Clinical characteristics, treatment, and survival outcome of ependymoma in infants

Objectives: The treatment modalities of ependymoma in infants remains controversial. Postoperative adjuvant radiotherapy (RT) could prolong the overall survival but has the potential to affecting nervous system development in infants. The role of adjuvant chemotherapy (CT) in prolonging overall survival for infants with ependymoma is still unclear. Therefore, we designed this study to explore the effect of treatment modalities on survival time of infants with ependymoma. Methods: A total of 72 infants with ependymoma from the Surveillance, Epidemiology, and End Results (SEER) database in this retrospective analysis. Univariate and multivariate Cox proportional hazard models were adopted to determine hazard ratios and to compare overall survival. Results: Among 72 infants with ependymoma, 35 were male (48.6%) and 37 were female (51.4%).
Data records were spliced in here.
**src/rtl/twosum_start_multi.sv**
```systemverilog
// Multi-lane minifloat TwoSum front end: per-lane (elem + sum) giving rounded sum
// and exact rounding error, with a credit-controlled first-word-fall-through output FIFO.

module twosum_step #(
  parameter int EXP_WIDTH_I  = 5,
  parameter int MANT_WIDTH_I = 2,
  parameter int STEP_LAT_I   = 1,
  localparam int BW = 1 + EXP_WIDTH_I + MANT_WIDTH_I
) (
  input  logic          clk_i,
  input  logic          rst_ni,
  input  logic [BW-1:0] a_i,
  input  logic [BW-1:0] b_i,
  input  logic          err_en_i,
  output logic [BW-1:0] sum_o,
  output logic [BW-1:0] err_o
);
  localparam int E  = EXP_WIDTH_I;
  localparam int M  = MANT_WIDTH_I;
  // Signed fixed point with LSB = smallest subnormal; wide enough for any finite sum.
  localparam int FW = M + (1 << E) + 2;

  function automatic logic signed [FW-1:0] to_fixed(input logic [BW-1:0] f);
    logic [FW-1:0] mag;
    if (f[M +: E] == '0) mag = FW'(f[M-1:0]);
    else                 mag = FW'({1'b1, f[M-1:0]}) << (f[M +: E] - 1'b1);
    return f[BW-1] ? -$signed(mag) : $signed(mag);
  endfunction

  // Round-to-nearest-even conversion; saturates to infinity past the largest finite value.
  function automatic logic [BW-1:0] to_float(input logic signed [FW-1:0] v);
    logic [FW-1:0]  mag;
    logic [E+M+1:0] enc;
    logic           guard;
    logic           sticky;
    int             p;
    int             sh;
    mag    = v[FW-1] ? FW'(-v) : FW'(v);
    p      = 0;
    guard  = 1'b0;
    sticky = 1'b0;
    for (int i = 0; i < FW; i++) if (mag[i]) p = i;
    if (p <= M) begin
      enc = (E+M+2)'(mag);
    end else begin
      sh     = p - M;
      enc    = {(E+2)'(sh + 1), M'(mag >> sh)};
      guard  = mag[sh-1];
      sticky = |(mag & ((FW'(1) << (sh - 1)) - FW'(1)));
      if (guard && (sticky || enc[0])) enc = enc + 1'b1;
    end
    if (enc[E+M+1:M] >= (E+2)'((1 << E) - 1)) enc = {(E+2)'((1 << E) - 1), M'(0)};
    return {v[FW-1], enc[E+M-1:0]};
  endfunction

  logic                 a_inf, b_inf, a_nan, b_nan;
  logic signed [FW-1:0] exact;
  logic [BW-1:0]        sum_c, err_c;

  always_comb begin
    a_inf = (&a_i[M +: E]) && !(|a_i[M-1:0]);
    b_inf = (&b_i[M +: E]) && !(|b_i[M-1:0]);
    a_nan = (&a_i[M +: E]) &&  (|a_i[M-1:0]);
    b_nan = (&b_i[M +: E]) &&  (|b_i[M-1:0]);
    exact = to_fixed(a_i) + to_fixed(b_i);
    err_c = '0;
    if (a_nan || b_nan || (a_inf && b_inf && (a_i[BW-1] != b_i[BW-1])))
      sum_c = {1'b0, {E{1'b1}}, {M{1'b1}}};
    else if (a_inf) sum_c = a_i;
    else if (b_inf) sum_c = b_i;
    else begin
      sum_c = to_float(exact);
      // Residual of a finite round-to-nearest sum is exactly representable.
      if (!(&sum_c[M +: E]) && err_en_i) err_c = to_float(exact - to_fixed(sum_c));
    end
  end

  generate
    if (STEP_LAT_I == 0) begin : g_comb
      assign sum_o = sum_c;
      assign err_o = err_c;
    end else begin : g_pipe
      logic [2*BW-1:0] pipe [STEP_LAT_I];
      always_ff @(posedge clk_i or negedge rst_ni) begin
        if (!rst_ni) begin
          for (int i = 0; i < STEP_LAT_I; i++) pipe[i] <= '0;
        end else begin
          pipe[0] <= {sum_c, err_c};
          for (int i = 1; i < STEP_LAT_I; i++) pipe[i] <= pipe[i-1];
        end
      end
      assign sum_o = pipe[STEP_LAT_I-1][2*BW-1:BW];
      assign err_o = pipe[STEP_LAT_I-1][BW-1:0];
    end
  endgenerate
endmodule

module twosum_start_multi #(
  parameter int EXP_WIDTH_I  = 5,
  parameter int MANT_WIDTH_I = 2,
  parameter int NUM_PAIRS_I  = 2,
  parameter int STEP_LAT_I   = 1,
  parameter int FIFO_DEPTH_I = 4,
  localparam int BIT_WIDTH_I = 1 + EXP_WIDTH_I + MANT_WIDTH_I
) (
  input  logic                                 clk_i,
  input  logic                                 rst_ni,
  input  logic                                 flush_i,
  input  logic                                 in_valid_i,
  output logic                                 in_ready_o,
  input  logic [2*NUM_PAIRS_I*BIT_WIDTH_I-1:0] elem_i,
  input  logic                                 err_en_i,
  output logic                                 out_valid_o,
  input  logic                                 out_ready_i,
  output logic [NUM_PAIRS_I*BIT_WIDTH_I-1:0]   sum_o,
  output logic [NUM_PAIRS_I*BIT_WIDTH_I-1:0]   error_o,
  output logic                                 busy_o
);
  localparam int BW = BIT_WIDTH_I;
  localparam int LW = NUM_PAIRS_I * BW;
  localparam int L  = STEP_LAT_I + 2;
  localparam int CW = $clog2(FIFO_DEPTH_I + 1);
  localparam int PW = (FIFO_DEPTH_I > 1) ? $clog2(FIFO_DEPTH_I) : 1;

  logic [2*LW-1:0] in_elem;
  logic            in_err_en;
  logic [L-1:0]    vld;
  logic [LW-1:0]   step_sum, step_err;
  logic [LW-1:0]   out_sum, out_err;
  logic [2*LW-1:0] mem [FIFO_DEPTH_I];
  logic [PW-1:0]   wr_ptr, rd_ptr;
  logic [CW-1:0]   count, inflight;
  logic            accept, pop, wr_en;

  assign accept = in_valid_i && in_ready_o;
  assign wr_en  = vld[L-1];
  assign pop    = out_valid_o && out_ready_i;

  always_comb begin
    inflight = '0;
    for (int i = 0; i < L; i++) inflight = inflight + CW'(vld[i]);
  end

  // Credit counts every beat already committed to a FIFO slot, so a write never hits a full FIFO.
  assign in_ready_o  = ((CW+1)'(inflight) + (CW+1)'(count) < (CW+1)'(FIFO_DEPTH_I)) && !flush_i;
  assign out_valid_o = (count != '0);
  assign busy_o      = (inflight != '0) || (count != '0);
  assign sum_o       = mem[rd_ptr][2*LW-1:LW];
  assign error_o     = mem[rd_ptr][LW-1:0];

  function automatic logic [PW-1:0] next_ptr(input logic [PW-1:0] ptr);
    return (ptr == PW'(FIFO_DEPTH_I - 1)) ? '0 : ptr + 1'b1;
  endfunction

  always_ff @(posedge clk_i or negedge rst_ni) begin
    if (!rst_ni) begin
      in_elem   <= '0;
      in_err_en <= 1'b0;
      vld       <= '0;
      out_sum   <= '0;
      out_err   <= '0;
    end else begin
      in_elem   <= accept ? elem_i : '0;
      in_err_en <= accept && err_en_i;
      vld       <= flush_i ? '0 : {vld[L-2:0], accept};
      out_sum   <= step_sum;
      out_err   <= step_err;
    end
  end

  genvar gi;
  generate
    for (gi = 0; gi < NUM_PAIRS_I; gi++) begin : g_lane
      twosum_step #(
        .EXP_WIDTH_I (EXP_WIDTH_I),
        .MANT_WIDTH_I(MANT_WIDTH_I),
        .STEP_LAT_I  (STEP_LAT_I)
      ) u_step (
        .clk_i   (clk_i),
        .rst_ni  (rst_ni),
        .a_i     (in_elem[2*gi*BW +: BW]),
        .b_i     (in_elem[(2*gi+1)*BW +: BW]),
        .err_en_i(in_err_en),
        .sum_o   (step_sum[gi*BW +: BW]),
        .err_o   (step_err[gi*BW +: BW])
      );
    end
  endgenerate

  always_ff @(posedge clk_i or negedge rst_ni) begin
    if (!rst_ni) begin
      for (int i = 0; i < FIFO_DEPTH_I; i++) mem[i] <= '0;
      wr_ptr <= '0;
      rd_ptr <= '0;
      count  <= '0;
    end else if (flush_i) begin
      wr_ptr <= '0;
      rd_ptr <= '0;
      count  <= '0;
    end else begin
      if (wr_en) begin
        mem[wr_ptr] <= {out_sum, out_err};
        wr_ptr      <= next_ptr(wr_ptr);
      end
      if (pop) rd_ptr <= next_ptr(rd_ptr);
      count <= count + CW'(wr_en) - CW'(pop);
    end
  end
endmodule

```
**config.mk**
```make
export PLATFORM = sky130hd
export DESIGN_NAME = twosum_start_multi
export DESIGN_NICKNAME = d
export VERILOG_FILES = /design/src/rtl/twosum_start_multi.sv
export SDC_FILE = /design/constraint.sdc
export NUM_CORES = 2
export LEC_CHECK = 0
export ABC_AREA = 0
export CAP_MARGIN = 20
export CELL_PAD_IN_SITES_DETAIL_PLACEMENT = 0
export CELL_PAD_IN_SITES_GLOBAL_PLACEMENT = 1
export CORE_MARGIN = 2
export CORE_UTILIZATION = 35
export CTS_BUF_LIST = sky130_fd_sc_hd__clkbuf_4 sky130_fd_sc_hd__clkbuf_8
export CTS_CLUSTER_SIZE = 30
export DETAILED_ROUTE_END_ITERATION = 7
export PLACE_DENSITY = 0.68
export SYNTH_ARGS = -nofsm -noshare
export SYNTH_HDL_FRONTEND = slang
export SYNTH_SLANG_ARGS = --single-unit
```
**constraint.sdc**
```tcl
create_clock -name clk_i -period 48.7 [get_ports clk_i]
set_clock_uncertainty 0.1 [all_clocks]
set_input_delay 12.175 -clock clk_i [delete_from_list [all_inputs] [get_ports clk_i]]
set_output_delay 12.175 -clock clk_i [all_outputs]
set_load 0.005 [all_outputs]
```
==> results.toml <==
[setup_path]
slowest_stage = "xnor2_1"
cp-start-kind = "flop"
ff2ff_path_depth = 109
crit_top_cell = "o21ai_0"
worstPathArrival_ns = 32.45
r2r_slack_ns = 16.59
critPathCaptureType = "flop"
path_class = "flop to flop"
crit_fanout = 82
critPathMaxStageDelay_ns = 0.92
crit_start = "in_elem[18]$_DFF_PN0_"
r2r-start = "in_elem[18]$_DFF_PN0_"
worstReg2RegEnd = "g_lane[1].u_step.g_pipe.pipe[0]$_DFF_PN0_"
critPathRequiredTime_ns = 49.04

[clock_tree]
clock_path_buffers = 3
root_buffer = "clkbuf_8"
cts_resized = 0
clk_latency_ns = 0.57
cts_setup_buffers = 0
path_clk_slew_ns = 0.07
cts-buffers-inserted = 34
hold_buffers = 0
cts.htree.levels = 2
cts_tree = "yes"
clock-sinks = 235

[logic_synthesis]
ys.flop_type = "dfrtp_1"
synthDistinctLibCells = 184
syn_area_sq_mm = 0.0506
ys_seq_area_share_pct = 11.6
netlist.area_leader.share_pct = 11.6
async_reset_ff_share_pct = 100
avgSynthCellArea_sq_um = 7.28
synth_area_leaders = "dfrtp_1 12%, nand2_1 5.8%, nor2_1 5.5%, xnor2_1 5.5%, ha_1 5.1%"
synth_most_common_cell = "nand2_1"
synth_fp_nets = 7204
synthTopCellsByCount = "788 x nand2_1, 736 x nor2_1, 444 x o21ai_0, 423 x a21oi_1, 315 x xnor2_1"
yosysWarnings = 0
ys_ff_latch = 235
synth_top_cell_by_area = "dfrtp_1"
synthCells = 6952
synth-edff-count = 0

[routing]
via_count = 54898
wl_per_cell_microns = 23.2
ant_nets = 0
remaining_drc_errors = 0
wl_microns = 202000
drtPass1Iterations = 7
drt_iter0_drc = 6154
avgViaCountPerCell = 6.30

[hold_path]
min_path_type = "flop to flop"
hold_start = "g_lane[0].u_step.g_pipe.pipe[13]$_DFF_PN0_"
hold_depth = 0
min_to = "out_sum[5]$_DFF_PN0_"

[timing]
setup_tns_ns = 0
rsz0062_at_grt = "false"
max_freq_mhz = 31.1
tightest_slew_ns = 1.22
setup_viol = 0
maxSlewViolCount = 0
period_share_pct = 65.9
fin_ws_ns = 16.59
relSlewSlack_pct = 17.8
hold_viol_final = 0
period_needed_ns = 32.11

[die]
fp.coreArea_sq_mm = 0.143
die_h_microns = 384
rows = 139
dieWidth_microns = 384
dieArea_sq_mm = 0.148
start_util_pct = 35.3
io_pins = 73

[cells_and_area]
area_delta_synth_final_pct = 5.29
fin_nets = 7028
n_fill_cell = 15247
layout-drive-gt1-share_pct = 11.6

[placed_design]
globalplace.congestion = 1.02
place_ws_ns = 17.48
place_hpwl_microns = 160000
numPortBuffers = 72

[global_route]
grt_pass1_vias = 51356
grt_max_degree = 87
grt_usage_pct = 26.4
grt_pass1_wl_microns = 313000
overflow = 0
antenna_found_initial = 6

[outcome]
status = "finished clean"

[run]
maxCapViolCount = 0
==> how the worst max path moves through the flow <==
stage / to / cells after the start
after floorplan: g_lane[0].u_step.g_pipe.pipe[0]$_DFF_PN0_ / 114
after global placement: g_lane[1].u_step.g_pipe.pipe[0]$_DFF_PN0_ / 107
after detailed placement: g_lane[1].u_step.g_pipe.pipe[0]$_DFF_PN0_ / 109
after CTS: g_lane[1].u_step.g_pipe.pipe[0]$_DFF_PN0_ / 109
after global routing: g_lane[1].u_step.g_pipe.pipe[0]$_DFF_PN0_ / 109
final: g_lane[1].u_step.g_pipe.pipe[0]$_DFF_PN0_ / 109
==> stage by stage <==
stage               hold WS [ns]  std cells  util (%)  area (sq um)
finish                     0.229       8709      37.1         53300
CTS                        0.230       8704      37.1         53200
global placement           0.232       8642      36.6         52500
global route               0.234       8706      37.1         53300
floorplan                  0.231       6952         -         50600
detailed placement         0.235       8642      36.6         52500
==> cells by family after synthesis <==
logic type / after synthesis / share of synthesized area, %
xor+xnor: 471 / 8.47
fa+ha+maj: 214 / 5.38
flops: 235 / 11.6
mux: 366 / 9.68
compound gates: 2169 / 30.6
buf+inv: 640 / 6.13
simple gates: 2857 / 28.1
==> critical path, delay by kind of cell, from the launching register on <==
kind / cells / cell delay, ns
XOR/XNOR: 6 / 2.25
AO/OA/AOI/OAI: 45 / 12.72
flip-flops: 1 / 0.74
adder cells (fa/ha/maj): 9 / 3.22
buffers and inverters: 7 / 2.26
AND/OR/NAND/NOR: 39 / 10.26
multiplexers: 3 / 0.35
==> cell usage in the layout, fill, tap and decap left out, drive strengths merged, types with 37 or more instances in the layout <==
cell type / instances
nand2: 796
nor2: 749
o21ai: 524
a21oi: 439
xnor2: 329
nand3: 248
nor3: 248
inv: 240
dfrtp: 235
ha: 208
mux2: 156
xor2: 142
mux2i: 128
o211ai: 106
buf: 103
or3: 103
a211oi: 101
and2: 100
and3: 96
a31oi: 91
mux4: 82
a21o: 82
or2: 82
nand4: 76
nor4: 75
nand2b: 72
clkdlybuf4s50: 71
o21a: 68
o31ai: 65
o22ai: 53
nor2b: 47
a21boi: 47
clkbuf: 46
a22oi: 42
a2111oi: 41
nor3b: 37
==> cell type report <==
type	instances	area [sq um]	area share, %
Tap cell	1903	2380	4.47
Sequential cell	235	5880	11.0
Inverter	254	987	1.85
Multi-Input combinational cell	6077	41800	78.4
Clock inverter	16	156	0.294
Clock buffer	46	589	1.11
Antenna cell	4	10.0	0.0188
Timing Repair Buffer	174	1510	2.84
==> layer usage <==
metal | up-vias | track usage (%) | routed length, microns
met5 | - | 0 | 41
li1 | 25683 | - | -
met3 | 335 | 2.47 | 13200
met2 | 2227 | 42.9 | 91700
met4 | 4 | 9.07 | 7310
met1 | 26649 | 36.4 | 89700
==> registers in the layout, indices dropped and copies added, names as in the netlist <==
signal                     count
in_elem                       32
count                          3
out_sum                       16
out_err                       16
wr_ptr                         2
mem                          128
rd_ptr                         2
vld                            3
in_err_en                      1
g_lane.u_step.g_pipe.pipe     32
Power is left out: the tool's default activity adds up to more than one toggle a clock period on the data nets, which glitch-free logic cannot reach.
The 5-year overall survival of all patients was 67.0%. 46 infants (63.9%) received gross total resection (GTR), 20 (27.8%) received subtotal resection (STR), and 6 (8.3%) did not receive surgical resection or only autopsy. 21 infants (29.2%) received RT, and 45 (62.5%) received CT. Multivariate analysis revealed that patients accepted surgical resection (No vs GTR, P < 0.001; No vs STR, P = 0.026) and chemotherapy (No vs Yes, P = 0.024) are the independent prognostic factors for overall survival. Conclusion: Treatment modality is associated with survival time in infants with ependymoma. The extent of resection and CT were independent prognostic factors for infants with ependymoma.